Dynamic Programming Approach

  1. Initialization: Create a 2D array dp with dimensions m x n, where dp[i][j] represents the number of unique paths to reach cell (i, j).

  2. Base Case: Set dp[0][j] = 1 for all j and dp[i][0] = 1 for all i since there's only one way to reach cells in the first row or column — moving in a straight line.

  3. State Transition: For other cells (i, j), use: [ dp[i][j] = dp[i-1][j] + dp[i][j-1] ] Each position is reached either from the top (i-1, j) or left (i, j-1).

  4. Result: The number of unique paths to the bottom-right corner is stored in dp[m-1][n-1].

C++ Code

#include <vector>
using namespace std;

int uniquePaths(int m, int n) {
    vector<vector<int>> dp(m, vector<int>(n, 1));
    for (int i = 1; i < m; ++i) {
        for (int j = 1; j < n; ++j) {
            dp[i][j] = dp[i - 1][j] + dp[i][j - 1];
        }
    }
    return dp[m - 1][n - 1];
}

Java Code

class Solution {
    public int uniquePaths(int m, int n) {
        int[][] dp = new int[m][n];
        for (int i = 0; i < m; i++) {
            dp[i][0] = 1;
        }
        for (int j = 0; j < n; j++) {
            dp[0][j] = 1;
        }
        for (int i = 1; i < m; i++) {
            for (int j = 1; j < n; j++) {
                dp[i][j] = dp[i-1][j] + dp[i][j-1];
            }
        }
        return dp[m-1][n-1];
    }
}

Combinatorial Approach

We calculate the number of unique paths using combinations:

[ \text{uniquePaths} = C(m+n-2, m-1) = \frac{(m+n-2)!}{(m-1)!(n-1)!} ]

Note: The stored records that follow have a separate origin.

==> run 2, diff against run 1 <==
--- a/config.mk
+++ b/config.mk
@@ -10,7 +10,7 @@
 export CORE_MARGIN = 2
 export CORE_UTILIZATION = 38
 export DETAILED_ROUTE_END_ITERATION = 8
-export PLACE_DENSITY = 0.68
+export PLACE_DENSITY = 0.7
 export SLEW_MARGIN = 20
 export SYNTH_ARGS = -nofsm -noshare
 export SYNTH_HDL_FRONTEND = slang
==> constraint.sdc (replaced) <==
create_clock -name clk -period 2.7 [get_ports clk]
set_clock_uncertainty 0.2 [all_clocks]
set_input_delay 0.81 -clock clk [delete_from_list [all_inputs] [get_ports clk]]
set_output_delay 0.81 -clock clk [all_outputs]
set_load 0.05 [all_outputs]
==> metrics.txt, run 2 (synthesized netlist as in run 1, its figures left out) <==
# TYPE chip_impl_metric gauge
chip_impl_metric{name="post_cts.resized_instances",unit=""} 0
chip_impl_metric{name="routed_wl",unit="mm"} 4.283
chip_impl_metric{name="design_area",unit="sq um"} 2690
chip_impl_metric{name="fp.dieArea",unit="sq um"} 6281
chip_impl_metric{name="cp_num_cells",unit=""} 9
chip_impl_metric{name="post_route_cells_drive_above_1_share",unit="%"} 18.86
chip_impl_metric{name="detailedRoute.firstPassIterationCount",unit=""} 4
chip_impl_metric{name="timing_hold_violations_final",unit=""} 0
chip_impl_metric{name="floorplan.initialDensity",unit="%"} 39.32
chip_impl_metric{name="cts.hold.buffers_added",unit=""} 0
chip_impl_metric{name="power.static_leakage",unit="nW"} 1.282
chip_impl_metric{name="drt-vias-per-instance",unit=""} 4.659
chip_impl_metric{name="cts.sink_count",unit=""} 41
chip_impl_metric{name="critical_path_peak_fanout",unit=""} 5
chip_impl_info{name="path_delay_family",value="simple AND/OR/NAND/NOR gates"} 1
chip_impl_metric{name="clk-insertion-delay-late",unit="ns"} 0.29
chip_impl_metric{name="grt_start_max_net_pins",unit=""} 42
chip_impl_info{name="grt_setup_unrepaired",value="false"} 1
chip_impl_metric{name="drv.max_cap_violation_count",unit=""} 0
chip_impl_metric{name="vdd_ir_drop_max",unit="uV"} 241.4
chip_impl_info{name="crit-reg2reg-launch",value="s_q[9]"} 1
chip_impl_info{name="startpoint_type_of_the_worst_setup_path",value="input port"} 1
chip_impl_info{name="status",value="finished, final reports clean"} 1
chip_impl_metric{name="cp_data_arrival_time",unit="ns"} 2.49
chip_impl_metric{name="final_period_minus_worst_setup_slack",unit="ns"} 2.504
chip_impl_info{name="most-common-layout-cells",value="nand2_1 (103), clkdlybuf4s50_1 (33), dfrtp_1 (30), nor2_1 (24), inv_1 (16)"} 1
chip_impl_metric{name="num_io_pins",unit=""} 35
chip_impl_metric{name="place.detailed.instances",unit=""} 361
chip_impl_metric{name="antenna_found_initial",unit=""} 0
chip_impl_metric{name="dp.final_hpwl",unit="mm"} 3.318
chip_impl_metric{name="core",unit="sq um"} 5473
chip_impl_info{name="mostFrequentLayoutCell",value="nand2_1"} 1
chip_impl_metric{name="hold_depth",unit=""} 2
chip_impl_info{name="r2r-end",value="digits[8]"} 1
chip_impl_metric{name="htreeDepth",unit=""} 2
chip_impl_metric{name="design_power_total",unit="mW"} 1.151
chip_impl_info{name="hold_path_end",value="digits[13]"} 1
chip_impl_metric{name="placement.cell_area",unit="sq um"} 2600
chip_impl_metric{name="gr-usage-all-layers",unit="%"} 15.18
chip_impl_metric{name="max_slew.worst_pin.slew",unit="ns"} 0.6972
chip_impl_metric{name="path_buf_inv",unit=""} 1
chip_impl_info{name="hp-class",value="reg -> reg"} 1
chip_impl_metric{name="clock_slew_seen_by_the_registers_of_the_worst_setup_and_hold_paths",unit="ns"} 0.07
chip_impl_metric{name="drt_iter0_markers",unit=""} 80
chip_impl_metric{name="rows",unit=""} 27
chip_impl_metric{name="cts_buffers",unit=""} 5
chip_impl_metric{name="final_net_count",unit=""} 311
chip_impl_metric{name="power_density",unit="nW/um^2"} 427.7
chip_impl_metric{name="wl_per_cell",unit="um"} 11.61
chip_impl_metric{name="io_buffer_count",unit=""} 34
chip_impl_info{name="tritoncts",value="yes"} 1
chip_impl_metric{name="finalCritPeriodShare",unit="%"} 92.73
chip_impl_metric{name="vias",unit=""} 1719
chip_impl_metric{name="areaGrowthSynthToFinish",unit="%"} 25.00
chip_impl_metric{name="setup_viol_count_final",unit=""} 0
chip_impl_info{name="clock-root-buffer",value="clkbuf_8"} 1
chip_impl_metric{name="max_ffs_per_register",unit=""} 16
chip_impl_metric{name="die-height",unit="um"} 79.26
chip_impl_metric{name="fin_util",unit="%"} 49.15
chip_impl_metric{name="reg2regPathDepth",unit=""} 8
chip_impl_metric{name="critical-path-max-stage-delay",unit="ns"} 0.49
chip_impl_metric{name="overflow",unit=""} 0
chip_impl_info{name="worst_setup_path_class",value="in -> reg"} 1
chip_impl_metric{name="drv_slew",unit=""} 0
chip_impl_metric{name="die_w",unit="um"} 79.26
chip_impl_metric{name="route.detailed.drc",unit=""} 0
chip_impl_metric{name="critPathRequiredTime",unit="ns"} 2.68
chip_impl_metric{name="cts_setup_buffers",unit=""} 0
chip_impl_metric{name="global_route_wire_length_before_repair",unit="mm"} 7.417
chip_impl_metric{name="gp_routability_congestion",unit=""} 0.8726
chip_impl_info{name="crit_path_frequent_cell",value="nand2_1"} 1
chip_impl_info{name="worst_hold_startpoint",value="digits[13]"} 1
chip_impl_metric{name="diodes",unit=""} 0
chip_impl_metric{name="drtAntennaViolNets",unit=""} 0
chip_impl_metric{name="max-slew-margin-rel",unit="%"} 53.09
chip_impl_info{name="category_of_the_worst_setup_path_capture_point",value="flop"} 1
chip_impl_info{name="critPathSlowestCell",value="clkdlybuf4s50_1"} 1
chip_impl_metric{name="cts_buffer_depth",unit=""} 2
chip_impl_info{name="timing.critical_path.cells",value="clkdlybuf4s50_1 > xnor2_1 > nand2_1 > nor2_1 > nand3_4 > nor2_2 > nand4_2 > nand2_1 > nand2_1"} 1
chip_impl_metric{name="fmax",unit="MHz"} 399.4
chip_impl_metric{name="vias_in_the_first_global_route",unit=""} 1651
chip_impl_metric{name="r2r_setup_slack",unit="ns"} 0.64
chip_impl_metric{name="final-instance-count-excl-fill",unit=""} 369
===== config.mk =====
export PLATFORM = sky130hd
export DESIGN_NAME = chacha_qr_seq
export DESIGN_NICKNAME = d
export VERILOG_FILES = /design/src/rtl/chacha_qr_seq.sv
export SDC_FILE = /design/constraint.sdc
export NUM_CORES = 1
export LEC_CHECK = 0
export BUFFER_PORTS_ARGS = -buffer_cell sky130_fd_sc_hd__buf_2
export CORE_MARGIN = 1.5
export CORE_UTILIZATION = 35
export DETAILED_ROUTE_END_ITERATION = 7
export SYNTH_ARGS = -nofsm -noshare
export SYNTH_HDL_FRONTEND = slang
export SYNTH_SLANG_ARGS = --single-unit
export TNS_END_PERCENT = 10

===== constraint.sdc =====
create_clock -name g_clk -period 8.2 [get_ports g_clk]
set_input_delay 1.23 -clock g_clk [delete_from_list [all_inputs] [get_ports g_clk]]
set_output_delay 1.23 -clock g_clk [all_outputs]
set_load 0.1 [all_outputs]

===== src/rtl/chacha_qr_seq.sv =====
// ChaCha quarter-round sequencer on two independent 32-bit lanes, one lane op per cycle.
// Optional CHACHA_QR_ITER_EN adds in_iter for 1..16 chained passes.
//
// state | meaning
// IDLE  | waiting for in_valid, in_ready high
// RUN   | one schedule step per cycle, r_step = current step
// DONE  | result presented on out_*, waiting for out_ready
module chacha_qr_seq (
  input  logic        g_clk,
  input  logic        g_rst,
  input  logic        in_valid,
  output logic        in_ready,
  input  logic [63:0] in_a,
  input  logic [63:0] in_b,
  input  logic [63:0] in_c,
  input  logic [63:0] in_d,
`ifdef CHACHA_QR_ITER_EN
  input  logic [3:0]  in_iter,
`endif
  output logic        out_valid,
  input  logic        out_ready,
  output logic [63:0] out_a,
  output logic [63:0] out_b,
  output logic [63:0] out_c,
  output logic [63:0] out_d,
  output logic        busy
);

  typedef enum logic [1:0] {S_IDLE = 2'd0, S_RUN = 2'd1, S_DONE = 2'd2} state_t;

  state_t      r_state;
  logic [63:0] r_a, r_b, r_c, r_d;
  logic [2:0]  r_step;
`ifdef CHACHA_QR_ITER_EN
  logic [3:0]  r_pass;
`endif

  logic [63:0] w_x, w_y, w_xor, w_res;
  logic [4:0]  w_op_sel;  // {xr7, xr8, xr12, xr16, add}
  logic        w_last_pass;

  function automatic logic [31:0] f_add32(input logic [31:0] x, input logic [31:0] y);
    return x + y;
  endfunction

  always_comb begin
    w_x = r_a;
    w_y = r_b;
    case (r_step[1:0])
      2'b00:   begin w_x = r_a; w_y = r_b; end
      2'b01:   begin w_x = r_d; w_y = r_a; end
      2'b10:   begin w_x = r_c; w_y = r_d; end
      default: begin w_x = r_b; w_y = r_c; end
    endcase
  end

  always_comb begin
    w_op_sel = 5'b00000;
    if (r_state == S_RUN) begin
      if (!r_step[0]) begin
        w_op_sel[0] = 1'b1;
      end else begin
        case (r_step[2:1])
          2'd0:    w_op_sel[1] = 1'b1;
          2'd1:    w_op_sel[2] = 1'b1;
          2'd2:    w_op_sel[3] = 1'b1;
          default: w_op_sel[4] = 1'b1;
        endcase
      end
    end
  end

  // Lanes are computed separately so no carry crosses bit 31/32.
  assign w_xor = w_x ^ w_y;

  always_comb begin
    w_res = 64'd0;
    case (1'b1)
      w_op_sel[0]: w_res = {f_add32(w_x[63:32], w_y[63:32]), f_add32(w_x[31:0], w_y[31:0])};
      w_op_sel[1]: w_res = {w_xor[47:32], w_xor[63:48], w_xor[15:0], w_xor[31:16]};
      w_op_sel[2]: w_res = {w_xor[51:32], w_xor[63:52], w_xor[19:0], w_xor[31:20]};
      w_op_sel[3]: w_res = {w_xor[55:32], w_xor[63:56], w_xor[23:0], w_xor[31:24]};
      w_op_sel[4]: w_res = {w_xor[56:32], w_xor[63:57], w_xor[24:0], w_xor[31:25]};
      default:     w_res = 64'd0;
    endcase
  end

`ifdef CHACHA_QR_ITER_EN
  assign w_last_pass = (r_pass == 4'd0);
`else
  assign w_last_pass = 1'b1;
`endif

  always_ff @(posedge g_clk or posedge g_rst) begin
    if (g_rst) begin
      r_state   <= S_IDLE;
      r_a       <= 64'd0;
      r_b       <= 64'd0;
      r_c       <= 64'd0;
      r_d       <= 64'd0;
      r_step    <= 3'd0;
`ifdef CHACHA_QR_ITER_EN
      r_pass    <= 4'd0;
`endif
      in_ready  <= 1'b1;
      out_valid <= 1'b0;
      busy      <= 1'b0;
    end else begin
      case (r_state)
        S_IDLE: begin
          if (in_valid) begin
            r_a      <= in_a;
            r_b      <= in_b;
            r_c      <= in_c;
            r_d      <= in_d;
            r_step   <= 3'd0;
`ifdef CHACHA_QR_ITER_EN
            r_pass   <= in_iter;
`endif
            in_ready <= 1'b0;
            busy     <= 1'b1;
            r_state  <= S_RUN;
          end
        end
        S_RUN: begin
          case (r_step[1:0])
            2'b00:   r_a <= w_res;
            2'b01:   r_d <= w_res;
            2'b10:   r_c <= w_res;
            default: r_b <= w_res;
          endcase
          r_step <= r_step + 3'd1;
          if (r_step == 3'd7) begin
            if (w_last_pass) begin
              out_valid <= 1'b1;
              r_state   <= S_DONE;
            end
`ifdef CHACHA_QR_ITER_EN
            else begin
              r_pass <= r_pass - 4'd1;
            end
`endif
          end
        end
        S_DONE: begin
          if (out_ready) begin
            out_valid <= 1'b0;
            in_ready  <= 1'b1;
            busy      <= 1'b0;
            r_state   <= S_IDLE;
          end
        end
        default: r_state <= S_IDLE;
      endcase
    end
  end

  assign out_a = r_a;
  assign out_b = r_b;
  assign out_c = r_c;
  assign out_d = r_d;

endmodule
<file path="config.mk">
export PLATFORM = sky130hd
export DESIGN_NAME = mem_string_writer
export DESIGN_NICKNAME = d
export VERILOG_FILES = /design/src/rtl/mem_string_writer.sv
export SDC_FILE = /design/constraint.sdc
export NUM_CORES = 1
export LEC_CHECK = 0
export CAP_MARGIN = 25
export CORE_MARGIN = 2
export CORE_UTILIZATION = 50
export DETAILED_ROUTE_END_ITERATION = 8
export PLACE_DENSITY = 0.78
export SLEW_MARGIN = 20
export SYNTH_ARGS = -nofsm -noshare
export SYNTH_HDL_FRONTEND = slang
export SYNTH_SLANG_ARGS = --single-unit
export TNS_END_PERCENT = 50
</file>
<file path="constraint.sdc">
create_clock -name clk -period 7.45 [get_ports clk]
set_input_delay 1.8625 -clock clk [delete_from_list [all_inputs] [get_ports clk]]
set_output_delay 1.8625 -clock clk [all_outputs]
set_load 0.02 [all_outputs]
</file>
[src/rtl/usb_wire_tx_serializer_if.sv]
// Transmit-byte-processor to wire-serializer symbol handshake.
interface usb_wire_tx_serializer_if;
    logic [1:0] USBWireData;
    logic       USBWireCtrl;
    logic       USBWireWEn;
    logic       USBWireRdy;

    modport master (
        output USBWireData,
        output USBWireCtrl,
        output USBWireWEn,
        input  USBWireRdy
    );

    modport slave (
        input  USBWireData,
        input  USBWireCtrl,
        input  USBWireWEn,
        output USBWireRdy
    );
endinterface

[src/rtl/usb_wire_tx_serializer.sv]
// USB SIE bit-rate output stage: symbol FIFO drained one entry per bit period.
// Optional low-speed rate selection is built when USB_WIRE_TX_LOWSPEED_EN is defined.
module usb_wire_tx_serializer #(
    parameter int unsigned FIFO_DEPTH = 4,
    parameter int unsigned FS_DIV     = 4,
    parameter int unsigned LS_DIV     = 32
) (
    input  logic                     clk,
    input  logic                     rst,
    usb_wire_tx_serializer_if.slave  wire_if,
    input  logic                     fullSpeedRate,
    output logic [1:0]               TxWireDataOut,
    output logic                     TxWireOE,
    output logic                     TxIdle
);
    localparam int unsigned IDX_W = $clog2(FIFO_DEPTH);
    localparam int unsigned PTR_W = IDX_W + 1;
`ifdef USB_WIRE_TX_LOWSPEED_EN
    localparam int unsigned DIV_MAX = (LS_DIV > FS_DIV) ? LS_DIV : FS_DIV;
`else
    localparam int unsigned DIV_MAX = FS_DIV;
`endif
    localparam int unsigned DIV_W = (DIV_MAX > 1) ? $clog2(DIV_MAX) : 1;

    logic [2:0]       mem_q [FIFO_DEPTH];
    logic [2:0]       rd_entry;
    logic [PTR_W-1:0] wr_ptr_q, wr_ptr_d;
    logic [PTR_W-1:0] rd_ptr_q, rd_ptr_d;
    logic [PTR_W-1:0] count_q, count_d;
    logic [DIV_W-1:0] div_q, div_d;
    logic [DIV_W-1:0] div_last;
    logic [1:0]       data_q, data_d;
    logic             oe_q, oe_d;
    logic             idle_q, idle_d;
    logic             push, pop, tick;

`ifdef USB_WIRE_TX_LOWSPEED_EN
    logic rate_q, rate_d;
    assign div_last = rate_q ? DIV_W'(FS_DIV - 1) : DIV_W'(LS_DIV - 1);
`else
    logic unused_rate;
    assign unused_rate = fullSpeedRate;
    assign div_last    = DIV_W'(FS_DIV - 1);
`endif

    function automatic logic [PTR_W-1:0] ptr_inc(input logic [PTR_W-1:0] p);
        return (p == PTR_W'(FIFO_DEPTH - 1)) ? '0 : p + 1'b1;
    endfunction

    assign wire_if.USBWireRdy = (count_q != PTR_W'(FIFO_DEPTH));
    assign push     = wire_if.USBWireWEn && wire_if.USBWireRdy;
    assign tick     = (div_q == div_last);
    assign pop      = tick && (count_q != '0);
    assign rd_entry = mem_q[rd_ptr_q[IDX_W-1:0]];

    assign TxWireDataOut = data_q;
    assign TxWireOE      = oe_q;
    assign TxIdle        = idle_q;

    always_comb begin
        wr_ptr_d = wr_ptr_q;
        rd_ptr_d = rd_ptr_q;
        count_d  = count_q;
        data_d   = data_q;
        oe_d     = oe_q;
        idle_d   = idle_q;
        div_d    = tick ? '0 : div_q + 1'b1;
`ifdef USB_WIRE_TX_LOWSPEED_EN
        rate_d   = rate_q;
        // Rate only changes at a bit boundary while idle, so div_q is 0 when div_last moves.
        if (tick && idle_q) rate_d = fullSpeedRate;
`endif
        if (push) wr_ptr_d = ptr_inc(wr_ptr_q);
        if (pop) begin
            rd_ptr_d = ptr_inc(rd_ptr_q);
            data_d   = rd_entry[1:0];
            oe_d     = rd_entry[2];
        end
        case ({push, pop})
            2'b10:   count_d = count_q + 1'b1;
            2'b01:   count_d = count_q - 1'b1;
            default: count_d = count_q;
        endcase
        // A push always wins over the empty-tick set, even on the same cycle.
        if (push)                          idle_d = 1'b0;
        else if (tick && count_q == '0)    idle_d = 1'b1;
    end

    always_ff @(posedge clk) begin
        if (push) mem_q[wr_ptr_q[IDX_W-1:0]] <= {wire_if.USBWireCtrl, wire_if.USBWireData};
    end

    always_ff @(posedge clk) begin
        if (rst) begin
            wr_ptr_q <= '0;
            rd_ptr_q <= '0;
            count_q  <= '0;
            div_q    <= '0;
            data_q   <= '0;
            oe_q     <= 1'b0;
            idle_q   <= 1'b1;
`ifdef USB_WIRE_TX_LOWSPEED_EN
            rate_q   <= 1'b1;
`endif
        end else begin
            wr_ptr_q <= wr_ptr_d;
            rd_ptr_q <= rd_ptr_d;
            count_q  <= count_d;
            div_q    <= div_d;
            data_q   <= data_d;
            oe_q     <= oe_d;
            idle_q   <= idle_d;
`ifdef USB_WIRE_TX_LOWSPEED_EN
            rate_q   <= rate_d;
`endif
        end
    end
endmodule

This can be calculated more efficiently by cancelling terms:

C++ Code

#include <vector>
using namespace std;

int uniquePaths(int m, int n) {
    long long int paths = 1;
    for (int i = 1; i <= m - 1; i++) {
        paths = paths * (n - 1 + i) / i;
    }
    return (int)paths;
}

Java Code

class Solution {
    public int uniquePaths(int m, int n) {
        long paths = 1;
        for (int i = 1; i <= m - 1; i++) {
            paths = paths * (n - 1 + i) / i;
        }
        return (int)paths;
    }
}

Time and Space Complexity Analysis

  • Dynamic Programming Solution:

    • Time Complexity: (O(m \times n)) because we fill m*n cells in the table.
    • Space Complexity: (O(m \times n)) for storing the DP table.
  • Combinatorial Solution:

    • Time Complexity: (O(\min(m, n))), since we compute up to m-1 or n-1 factors.
    • Space Complexity: (O(1)) as we use only a constant amount of extra space.

Common Mistakes to Avoid

  • Misunderstanding grid boundaries: Always ensure that index operations stay within the boundaries of the grid.
  • Not initializing the base cases correctly for the dynamic programming table: The first row and column should be fully initialized with 1s.
  • Handling large numbers in combinatorial approach: Use long data types to handle larger intermediate results while computing factorials to avoid overflow.

Similar Problems on LeetCode

  1. 62. Unique Paths II: Variant with obstacles.
  2. 63. Minimum Path Sum: Finding the path with the minimum sum.
  3. 64. Grid Unique Paths: A similar problem but optimized for different grid constraints.

Additional Resources and References

  • Consider exploring texts on dynamic programming such as "Introduction to Algorithms" by Cormen et al. for a deeper understanding.
  • For combinatorics, "Concrete Mathematics" by Graham, Knuth, and Patashnik offers foundational insights on combinatorial solutions.

By approaching this problem with both dynamic programming and combinatorial methods, we gain a versatile toolkit for tackling similar path-finding challenges in grid-based problems.